I remember speaking to my partner's cousin about this, a phd working in Ottawa for the federal government. No love lost between her and our previous federal government, so I figured I'd hear a great rant.
However, she figured it was turned into an issue by the media, and roughly supported the ban; her opinion - adjusted for brevity - being that scientists without media training shouldn't necessarily have carte blanche to speak to press.
Media training is a specific thing that thousands of people go through every year--business leaders, nonprofit leaders, lawyers, activists, etc. Usually, following the training, those people then go talk directly to reporters.
If the Canadian rule had been shaped like that, probably no one would have objected much. Media training costs a bit of money and takes a day or two, usually--no big deal. But that's not what the rule was.
There is another post in this thread arguing that I'm speaking "partisan propaganda" (another a "mouthpiece of evil". How very theatrical) for my position. Which is a bit incredible given that I despised the Harper government, and personally lean to being a libertarian.
But at the same time I've considered the actual facts, coupled with the reality that mainstream media, when generalizing science, tends to do a really, really horrible job. The notion that the government wants to ensure the message is clear and coherent -- especially when it's given the weight of the government behind it -- given a free range of employees with their own quirks and communications issues, seems entirely rational.
Scientists paid by tax money need to be co-conspirators in formulating political messages by either self-censoring or being censored?
What other categories of people working for the government should lose their speech rights (I do realize this is Canada)? If a tax collector disagrees with $politician_of_the_month about tax policy, does that count? What about a park ranger on tax policy? Can a trash collector talk to the press about anything without asking Daddy Censor first?
In a different direction,
> The notion that the government wants to ensure the message is clear and coherent [...] seems entirely rational.

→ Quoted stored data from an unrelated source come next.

### config.mk
export PLATFORM = sky130hd
export DESIGN_NAME = vc_state_tracker
export DESIGN_NICKNAME = d
export VERILOG_FILES = /design/src/rtl/vc_state_tracker.sv
export SDC_FILE = /design/constraint.sdc
export NUM_CORES = 1
export LEC_CHECK = 0
export CAP_MARGIN = 5
export CELL_PAD_IN_SITES_DETAIL_PLACEMENT = 0
export CELL_PAD_IN_SITES_GLOBAL_PLACEMENT = 2
export CORE_AREA = 10 10 103 105
export CTS_BUF_LIST = sky130_fd_sc_hd__clkbuf_16
export DETAILED_ROUTE_END_ITERATION = 10
export DIE_AREA = 0 0 113 115
export PLACE_DENSITY_LB_ADDON = 0.1
export SYNTH_ARGS = -nofsm -noshare
export SYNTH_HDL_FRONTEND = slang
export SYNTH_SLANG_ARGS = --single-unit
### constraint.sdc
create_clock -name clk -period 2.3 [get_ports clk]
set_clock_uncertainty 0.05 [all_clocks]
set_input_delay 0.23 -clock clk [delete_from_list [all_inputs] [get_ports clk]]
set_output_delay 0.23 -clock clk [all_outputs]
set_load 0.1 [all_outputs]
### src/rtl/vc_state_tracker.sv
// vc_state_tracker
// Tracks ownership and credit state of each downstream virtual channel on one
// router output port. Produces the per-VC state vector read by the VC
// allocator and the per-VC credit counts read by the switch allocator.
//
// state  | meaning
// IDLE   | VC unowned, all credits home, grantable
// ACTIVE | VC owned by a packet, at least one credit available
// STALL  | VC owned by a packet, no credits available
// DRAIN  | tail sent, waiting for every credit to return
module vc_state_tracker #(
    parameter int VC_NUM    = 4,
    parameter int BUF_DEPTH = 8,
    parameter int VC_W      = 2,
    parameter int CNT_W     = 4
) (
    input  logic                      clk,
    input  logic                      rst,
    input  logic [VC_NUM-1:0]         grant,
    input  logic                      send_valid,
    input  logic [VC_W-1:0]           send_vc,
    input  logic                      send_tail,
    input  logic                      credit_valid,
    input  logic [VC_W-1:0]           credit_vc,
    output logic [VC_NUM*3-1:0]       G,
    output logic [VC_NUM*CNT_W-1:0]   credits,
    output logic                      free_set0,
    output logic                      free_set1,
    output logic                      err
);

    typedef enum logic [2:0] {
        IDLE   = 3'd0,
        ACTIVE = 3'd1,
        STALL  = 3'd2,
        DRAIN  = 3'd3
    } vc_state_t;

    localparam logic [CNT_W-1:0] FULL = CNT_W'(BUF_DEPTH);

    vc_state_t        state_q [VC_NUM];
    vc_state_t        state_d [VC_NUM];
    logic [CNT_W-1:0] cred_q  [VC_NUM];
    logic [CNT_W-1:0] cred_d  [VC_NUM];
    logic             err_q;
    logic             err_d;

    logic             grant_onehot;
    logic             grant_multi;
    logic             grant_busy;
    logic             grant_ok;
    logic             send_ok;
    logic [VC_NUM-1:0] dec;
    logic [VC_NUM-1:0] inc;
    logic [VC_NUM-1:0] ovf;

    // Classify this cycle's grant and send against the current VC states.
    always_comb begin
        grant_onehot = (grant != '0) && ((grant & (grant - 1'b1)) == '0);
        grant_multi  = (grant != '0) && !grant_onehot;
        grant_busy   = 1'b0;
        for (int i = 0; i < VC_NUM; i++) begin
            if (grant[i] && (state_q[i] != IDLE)) grant_busy = 1'b1;
        end
        grant_ok = grant_onehot && !grant_busy;
        // Only an ACTIVE VC may send; ACTIVE guarantees a credit is available.
        send_ok  = send_valid && (state_q[send_vc] == ACTIVE);
    end

    // Per-VC credit arithmetic and next-state selection.
    always_comb begin
        for (int i = 0; i < VC_NUM; i++) begin
            dec[i]     = send_ok && (send_vc == VC_W'(i));
            inc[i]     = credit_valid && (credit_vc == VC_W'(i));
            ovf[i]     = 1'b0;
            cred_d[i]  = cred_q[i];
            if (dec[i] && !inc[i]) begin
                cred_d[i] = cred_q[i] - 1'b1;
            end else if (inc[i] && !dec[i]) begin
                if (cred_q[i] == FULL) ovf[i] = 1'b1;
                else                   cred_d[i] = cred_q[i] + 1'b1;
            end

            state_d[i] = state_q[i];
            case (state_q[i])
                IDLE: begin
                    if (grant_ok && grant[i])
                        state_d[i] = (cred_d[i] != '0) ? ACTIVE : STALL;
                end
                ACTIVE, STALL: begin
                    if (dec[i] && send_tail)  state_d[i] = DRAIN;
                    else if (cred_d[i] != '0) state_d[i] = ACTIVE;
                    else                      state_d[i] = STALL;
                end
                DRAIN: begin
                    if (cred_d[i] == FULL) state_d[i] = IDLE;
                end
                default: state_d[i] = IDLE;
            endcase
        end
        err_d = err_q | grant_multi | (grant_onehot & grant_busy)
              | (send_valid & ~send_ok) | (|ovf);
    end

    // State, credit and error registers; reset wins over every other input.
    always_ff @(posedge clk) begin
        if (rst) begin
            for (int i = 0; i < VC_NUM; i++) begin
                state_q[i] <= IDLE;
                cred_q[i]  <= FULL;
            end
            err_q <= 1'b0;
        end else begin
            for (int i = 0; i < VC_NUM; i++) begin
                state_q[i] <= state_d[i];
                cred_q[i]  <= cred_d[i];
            end
            err_q <= err_d;
        end
    end

    // Pack registered state onto the output buses and derive set availability.
    always_comb begin
        free_set0 = 1'b0;
        free_set1 = 1'b0;
        for (int i = 0; i < VC_NUM; i++) begin
            G[3*i +: 3]              = state_q[i];
            credits[CNT_W*i +: CNT_W] = cred_q[i];
            if (state_q[i] == IDLE) begin
                if (i < VC_NUM/2) free_set0 = 1'b1;
                else              free_set1 = 1'b1;
            end
        end
        err = err_q;
    end

endmodule

==> insert_results.sql, run 1 <==
INSERT INTO impl_metrics (metric_group, metric, value, unit) VALUES
('outcome', 'outcome', 'completed', ''),
('critical_path', 'regToRegStartpoint', 'state_q[3][0]', ''),
('global_route', 'grt_max_degree', '20', ''),
('power_and_ir_drop', 'comb_power_share', '62.6', '%'),
('routing', 'detailroute.wirelength.met2', '3750', 'µm'),
('routing', 'drt-initial-drc-count', '83', ''),
('routing', 'drt-vias-per-instance', '4.97', ''),
('routing', 'post_drt_wl_per_cell', '15.2', 'µm'),
('routing', 'detail_route.drc_violations', '0', ''),
('power_and_ir_drop', 'power.static_leakage', '1.44', 'nW'),
('layout', 'fin_area', '3340', 'µm²'),
('routing', 'via_count', '2421', ''),
('global_route', 'number_of_global_route_vias_before_repair', '2495', ''),
('routing', 'met3_wirelength', '243', 'µm'),
('routing', 'drt_pass1_iterations', '4', ''),
('sta', 'final.setup.tns', '0', 'ps'),
('sta', 'rsz0062_at_grt', 'no', ''),
('critical_path', 'critPathArrivalTime', '2320', 'ps'),
('routing', 'routed_wl', '7380', 'µm'),
('sta', 'period_needed', '2220', 'ps'),
('hold_path', 'hp-class', 'flop to flop', ''),
('place', 'place.detailed.hpwl', '6050', 'µm'),
('global_route', 'grt_pass1_wl', '12300', 'µm'),
('clocking', 'htreeDepth', '1', ''),
('logic_synthesis', 'synthCells', '286', ''),
('clocking', 'clock_tree_from_tritoncts', 'yes', ''),
('layout', 'antenna_diodes', '0', ''),
('critical_path', 'cp_max_fo', '8', ''),
('critical_path', 'critical_path_class', 'primary input to flop', ''),
('critical_path', 'critical_path.startpoint_type', 'primary input', ''),
('clocking', 'clock_buffer_depth', '2', ''),
('power_and_ir_drop', 'power.total', '2.73', 'mW'),
('die', 'core-area', '8550', 'µm²'),
('routing', 'routedLengthMet1', '3310', 'µm'),
('logic_synthesis', 'synth-edff-count', '0', ''),
('logic_synthesis', 'ys_seq_elements', '25', ''),
('logic_synthesis', 'synthesis.area', '2280', 'µm²'),
('sta', 'holdWs', '462', 'ps'),
('logic_synthesis', 'async_flop_share', '0', '%'),
('critical_path', 'reg2reg_to', 'state_q[3][1]', ''),
('global_route', 'grt_util_all_layers', '11.4', '%'),
('layout', 'final_net_count', '411', ''),
('sta', 'layout_worst_path_cycle_share', '96.4', '%'),
('routing', 'final_antenna_net_count', '0', ''),
('power_and_ir_drop', 'power.switching', '1.34', 'mW'),
('power_and_ir_drop', 'sw_frac_of_total', '48.9', '%'),
('logic_synthesis', 'synth.distinct_cells', '68', ''),
('logic_synthesis', 'synthesis.yosys.warnings', '0', ''),
('logic_synthesis', 'commonest_register_cell_after_synthesis', 'dfxtp_1', ''),
('place', 'globalplace.congestion', '0.790', ''),
('logic_synthesis', 'post_synthesis_average_cell_area', '7.98', 'µm²'),
('sta', 'setup_viol', '0', ''),
('hold_path', 'hold-path-cell-count', '2', ''),
('power_and_ir_drop', 'power_per_cell_area', '819', 'nW/µm²'),
('clocking', 'cts_made_buffers', '3', ''),
('routing', 'top_layer_used', 'met4', ''),
('layout', 'mostFrequentLayoutCells', 'buf_4 (84), inv_1 (20), a21oi_1 (18)', ''),
('layout', 'utilization_of_the_core_after_routing', '39.0', '%'),
('clocking', 'root_buffer_master', 'clkbuf_16', ''),
('die', 'placementRows', '34', ''),
('die', 'die_width', '113', 'µm'),
('place', 'port_buffers', '39', ''),
('sta', 'fmaxAchievable', '0.451', 'GHz'),
('logic_synthesis', 'seq_area_frac_synth', '21.9', '%'),
('die', 'floorplan.die.height', '115', 'µm'),
('critical_path', 'rrSetupSlack', '100', 'ps'),
('hold_path', 'endpoint_of_the_worst_hold_timing_path', 'state_q[2][1]', ''),
('layout', 'post_route_cells_drive_above_1_share', '38.3', '%'),
('hold_path', 'hp-start', 'state_q[2][1]', ''),
('die', 'initial_core_util', '26.7', '%'),
('global_route', 'global_route.overflow_total', '0', '');
final cells by class:
type	instances	area, µm²
Clock buffer	3	75.1
Clock inverter	1	3.75
Fill cell	905	5210
Inverter	23	86.3
Multi-Input combinational cell	231	1730
Sequential cell	25	568
Tap cell	108	135
Timing Repair Buffer	96	743
per-stage QoR:
stage	cells	worst slack, ps
floorplan	289	0.346
global placement	482	-447
detailed placement	482	-449
CTS	486	56.4
global route	487	5.33
finish	487	83.0
worst max-delay path: stages:
cell,delay (ps)
dlygate4sd2_1,340
and3b_1,250
a21oi_1,240
a22oi_1,100
mux2_2,290
a211o_1,250
a311o_1,380
a22o_1,230
per-layer routing:
metal  vias up  GRT usage (%)
li1       1251              -
met3         6           2.34
met4         0           2.03
met5         -              0
met1      1131           13.3
met2        33           21.1
how the worst max path moves through the flow:
stage,from,endpoint,slack [ps],depth (start not counted)
after floorplan,cred_q[1][0],state_q[1][1],0.3,10
after global placement,send_vc[1],state_q[2][0],-450,8
after detailed placement,send_vc[1],state_q[3][0],-450,8
after CTS,state_q[3][1],state_q[3][0],60,8
after global routing,cred_q[1][1],state_q[1][1],5,9
final,send_vc[1],state_q[3][1],80,8
Yosys cell counts (7+ instances only):
| master | n | area (µm²) |
|---|---|---|
| and3_1 | 7 | 43.8 |
| xnor2_1 | 9 | 78.8 |
| a211oi_1 | 8 | 60.1 |
| nor2_1 | 17 | 63.8 |
| nand3_1 | 13 | 65.1 |
| dfxtp_1 | 25 | 500 |
| inv_1 | 23 | 86.3 |
| ha_1 | 18 | 225 |
| a21oi_1 | 18 | 90.1 |
| nand2_1 | 16 | 60.1 |
| o22ai_1 | 9 | 56.3 |
| nor3_1 | 10 | 50.1 |
repair_timing:
action / in CTS / in global routing
setup buffers: 0 / 1
setup endpoints to repair: 8 / 6
pin swaps: 0 / 1
resized for setup: 10 / 10
power by group through the flow:
stage	Sequential, mW	Clock [mW]	Combinational, mW
floorplan	1.06	0	0.775
global placement	0.634	0	1.69
detailed placement	0.632	0	1.68
CTS	0.623	0.422	1.69
global route	0.643	0.441	1.86
finish	0.623	0.400	1.71
sequential cells by signal (all words and copies together) (netlist names):
name	count
cred_q	16
err	1
state_q	8
cells by family (layout without fill, tap and decap cells):
kind of cell	after synthesis	after routing	share of synthesized area [%]
buf+inv	33	123	6.08
simple gates	108	108	28.8
fa+ha+maj	19	19	10.3
flops	25	25	21.9
xor+xnor	13	13	4.99
other cells	1	4	0.164
compound gates	85	85	26.7
mux	2	2	1.10
Note: power is estimated with default switching activity, not from simulation.
==> run 2, diff against run 1 <==
- ABC_CLOCK_PERIOD_IN_PS: default -> 2300
==> results of run 2 <==
Final layout, timing and power as in run 1 (identical DEF).
==> run 3, diff against run 2 <==
- GPL_ROUTABILITY_DRIVEN: default -> 0
- SLEW_MARGIN: default -> 10
==> results of run 3 <==
Final layout, timing and power as in run 1 (identical DEF).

Sure, to someone whose goal is presenting a "governmental viewpoint". Which is going to inherently be a political message. In democratic places, we assume an electorate capable of deciding between competing explanations of reality. And given the weight of decisions about things like climate change, don't we want to hear from more, rather than fewer experts? Especially ones paid for by the electorate's taxes?
Just my opinion, but I don't care what the government party line is. Politicizing science is wrong, and governments that attempt to manipulate our knowledge of the world is wrong. I mean both of those in the moral sense. In the practical sense, arguing with reality is not a long term strategy, and is bad for both governments and parties. (There's a certain party to Canada's south that seems to be learning that lesson as I type this.)
I would think that someone leaning libertarian would think something similar.
you have a very strange format to your communication.
many times you stick the tail end of one sentence into parenthesis, only to close them after entering another sentence.
where did you learn this?
It is quite intriguing ( and a unique thing. But really not ) for people who notice such things.
It's a weird argument anyway. He is arguing that the mainstream media do a terrible job of reporting science and this occurs when a scientist is allowed to freely speak to the media about their own work - ergo only a media officer should be able to give information to the media.
What I'd like is for you to provide some links that support your position.
Right now I'm literally seeing nothing via Googling that supports your idea that the science consultation was merely a response to a rogue salmon researcher and other hype PR and the like.
In addition to the Nature article, on the other hand, plenty of other articles tend to support the position that most of the "muzzling" was political, in key industries that were either afoul of political ideology, or ran contrary to business policy, or both. Here's the first page of Googling on the Harper science issue.
That's a large amount of links that are saying this.
I will note that only a few specific examples of suppression came up repeatedly, so there could be some "political inflation" going on. But showing up with zero counterpoint links isn't doing anyone any favors. At this point, I'd have to think the other side is more correct.
Instinctively I personally think that it is naive to think that "government ensuring the message is clear and coherent" will actually produce better results than a free independent press generalizing science. Bias is natural, but a free and independent press often consists of many biases, not just one, with less power to manipulate public opinion in most cases. (In other words, so what if some mainstream media reports science wrong? After all, some might report it right. Either is a much better situation than science not being reported at all.)
However, she figured it was turned into an issue by the media, and roughly supported the ban; her opinion - adjusted for brevity - being that scientists without media training shouldn't necessarily have carte blanche to speak to press.